### [Exercise prompt]
Below are the entries; return every line among them that holds the word "only".

Raw data START

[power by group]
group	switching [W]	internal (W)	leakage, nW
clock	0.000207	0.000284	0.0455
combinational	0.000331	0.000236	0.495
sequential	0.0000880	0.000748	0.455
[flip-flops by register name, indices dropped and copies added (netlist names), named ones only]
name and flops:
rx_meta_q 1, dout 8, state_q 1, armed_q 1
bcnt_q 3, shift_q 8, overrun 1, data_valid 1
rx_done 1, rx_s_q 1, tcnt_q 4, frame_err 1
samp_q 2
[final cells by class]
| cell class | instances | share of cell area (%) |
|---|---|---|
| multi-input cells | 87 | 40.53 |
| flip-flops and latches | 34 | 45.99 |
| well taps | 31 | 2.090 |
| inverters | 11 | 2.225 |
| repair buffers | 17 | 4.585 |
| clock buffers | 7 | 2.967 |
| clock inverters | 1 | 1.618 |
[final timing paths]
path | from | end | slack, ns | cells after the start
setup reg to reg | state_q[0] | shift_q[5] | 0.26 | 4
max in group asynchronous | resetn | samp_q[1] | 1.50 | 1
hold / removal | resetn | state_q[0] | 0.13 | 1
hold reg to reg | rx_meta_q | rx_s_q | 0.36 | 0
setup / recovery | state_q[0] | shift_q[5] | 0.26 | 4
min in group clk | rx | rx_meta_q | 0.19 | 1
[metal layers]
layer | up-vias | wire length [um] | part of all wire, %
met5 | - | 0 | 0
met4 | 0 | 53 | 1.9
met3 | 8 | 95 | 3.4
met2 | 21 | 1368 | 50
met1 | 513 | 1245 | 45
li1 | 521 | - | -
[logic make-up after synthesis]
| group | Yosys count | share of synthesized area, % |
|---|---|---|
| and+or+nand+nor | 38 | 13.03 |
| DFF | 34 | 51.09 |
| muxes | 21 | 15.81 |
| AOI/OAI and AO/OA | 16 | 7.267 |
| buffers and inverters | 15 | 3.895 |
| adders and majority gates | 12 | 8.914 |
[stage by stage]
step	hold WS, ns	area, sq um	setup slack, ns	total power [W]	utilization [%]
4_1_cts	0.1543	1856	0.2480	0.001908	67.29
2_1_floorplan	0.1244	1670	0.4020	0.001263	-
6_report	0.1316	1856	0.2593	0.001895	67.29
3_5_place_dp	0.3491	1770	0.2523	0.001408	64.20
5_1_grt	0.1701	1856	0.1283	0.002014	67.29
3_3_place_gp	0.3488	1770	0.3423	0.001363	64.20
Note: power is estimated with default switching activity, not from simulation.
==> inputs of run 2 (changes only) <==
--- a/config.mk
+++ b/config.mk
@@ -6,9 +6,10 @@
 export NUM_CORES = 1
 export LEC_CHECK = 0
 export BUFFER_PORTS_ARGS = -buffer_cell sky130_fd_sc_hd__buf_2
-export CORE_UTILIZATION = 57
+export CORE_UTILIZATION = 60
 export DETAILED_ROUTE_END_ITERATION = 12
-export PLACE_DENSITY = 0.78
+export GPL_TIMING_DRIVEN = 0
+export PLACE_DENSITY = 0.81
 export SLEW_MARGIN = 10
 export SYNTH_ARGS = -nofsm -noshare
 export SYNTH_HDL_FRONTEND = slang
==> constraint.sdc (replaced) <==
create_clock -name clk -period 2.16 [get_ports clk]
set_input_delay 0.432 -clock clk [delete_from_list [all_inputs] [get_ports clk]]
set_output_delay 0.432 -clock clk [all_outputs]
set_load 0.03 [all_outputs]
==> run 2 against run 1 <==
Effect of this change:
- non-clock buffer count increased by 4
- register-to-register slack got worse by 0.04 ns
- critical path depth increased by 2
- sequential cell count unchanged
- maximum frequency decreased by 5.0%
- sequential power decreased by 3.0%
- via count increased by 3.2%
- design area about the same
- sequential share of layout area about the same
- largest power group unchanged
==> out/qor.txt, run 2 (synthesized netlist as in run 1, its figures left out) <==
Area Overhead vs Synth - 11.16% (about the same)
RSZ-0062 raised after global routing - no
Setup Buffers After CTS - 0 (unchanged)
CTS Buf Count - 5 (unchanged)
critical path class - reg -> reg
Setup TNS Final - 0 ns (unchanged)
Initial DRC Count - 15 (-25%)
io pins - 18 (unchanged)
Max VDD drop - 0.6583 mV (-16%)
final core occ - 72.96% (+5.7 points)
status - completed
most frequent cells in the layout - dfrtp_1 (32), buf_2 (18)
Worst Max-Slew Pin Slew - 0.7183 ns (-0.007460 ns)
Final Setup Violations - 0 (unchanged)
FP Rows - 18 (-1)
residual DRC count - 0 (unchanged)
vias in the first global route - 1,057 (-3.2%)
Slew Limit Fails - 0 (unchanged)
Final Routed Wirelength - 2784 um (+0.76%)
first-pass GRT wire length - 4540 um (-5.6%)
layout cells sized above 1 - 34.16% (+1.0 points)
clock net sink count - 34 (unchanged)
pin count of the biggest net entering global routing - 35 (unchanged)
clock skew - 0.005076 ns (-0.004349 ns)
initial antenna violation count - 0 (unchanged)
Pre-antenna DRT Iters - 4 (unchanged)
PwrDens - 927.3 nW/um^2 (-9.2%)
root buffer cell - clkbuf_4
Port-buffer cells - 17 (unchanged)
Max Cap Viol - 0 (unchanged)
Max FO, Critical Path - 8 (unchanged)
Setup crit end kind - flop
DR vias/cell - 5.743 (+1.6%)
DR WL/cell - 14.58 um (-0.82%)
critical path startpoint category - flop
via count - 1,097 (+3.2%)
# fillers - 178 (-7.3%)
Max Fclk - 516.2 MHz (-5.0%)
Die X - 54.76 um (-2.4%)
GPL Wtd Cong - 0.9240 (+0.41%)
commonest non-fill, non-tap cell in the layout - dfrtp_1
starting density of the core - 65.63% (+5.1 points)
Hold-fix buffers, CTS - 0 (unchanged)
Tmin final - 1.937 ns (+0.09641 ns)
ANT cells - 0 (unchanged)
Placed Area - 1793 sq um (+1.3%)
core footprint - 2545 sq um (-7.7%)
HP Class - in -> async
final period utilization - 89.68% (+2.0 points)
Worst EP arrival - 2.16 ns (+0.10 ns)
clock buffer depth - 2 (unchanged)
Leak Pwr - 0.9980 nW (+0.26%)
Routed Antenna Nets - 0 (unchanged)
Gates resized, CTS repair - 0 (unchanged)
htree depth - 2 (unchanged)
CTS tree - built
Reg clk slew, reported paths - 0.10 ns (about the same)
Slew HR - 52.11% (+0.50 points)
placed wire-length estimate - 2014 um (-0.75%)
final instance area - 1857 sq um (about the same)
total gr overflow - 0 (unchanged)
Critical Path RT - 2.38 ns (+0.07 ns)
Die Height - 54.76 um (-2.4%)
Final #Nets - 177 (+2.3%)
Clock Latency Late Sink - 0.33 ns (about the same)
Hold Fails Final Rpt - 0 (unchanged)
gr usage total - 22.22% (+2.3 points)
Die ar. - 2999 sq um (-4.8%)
$ cat src/rtl/video_window_center.sv
// Centres a w x h picture on a W x H screen and holds the resulting window.
module video_window_center
  import video_window_calc_pkg::*;
(
  input  logic             clk_i,
  input  logic             rst_ni,
  input  logic             load_i,
  input  logic             blank_i,
  input  logic [DIM_W-1:0] scr_w_i,
  input  logic [DIM_W-1:0] scr_h_i,
  input  logic [DIM_W-1:0] win_w_i,
  input  logic [DIM_W-1:0] win_h_i,
  output win_t             win_o
);

  localparam int unsigned EXT_W = DIM_W + 1;

  logic [DIM_W-1:0] hmin_c, hmax_c, vmin_c, vmax_c;
  win_t             win_q;

  // Edge offsets use one spare bit so the subtract/add chain cannot wrap early.
  always_comb begin
    hmin_c = DIM_W'(({1'b0, scr_w_i} - {1'b0, win_w_i}) >> 1);
    hmax_c = DIM_W'({1'b0, hmin_c} + {1'b0, win_w_i} - EXT_W'(1));
    vmin_c = DIM_W'(({1'b0, scr_h_i} - {1'b0, win_h_i}) >> 1);
    vmax_c = DIM_W'({1'b0, vmin_c} + {1'b0, win_h_i} - EXT_W'(1));
  end

  // Window register: all four edges change together on load.
  always_ff @(posedge clk_i) begin
    if (!rst_ni) begin
      win_q <= '0;
    end else if (load_i) begin
      if (blank_i) begin
        win_q <= '0;
      end else begin
        win_q.hmin <= hmin_c;
        win_q.hmax <= hmax_c;
        win_q.vmin <= vmin_c;
        win_q.vmax <= vmax_c;
      end
    end
  end

  assign win_o = win_q;

endmodule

Raw data END

### [Task answer]
[flip-flops by register name, indices dropped and copies added (netlist names), named ones only]
==> inputs of run 2 (changes only) <==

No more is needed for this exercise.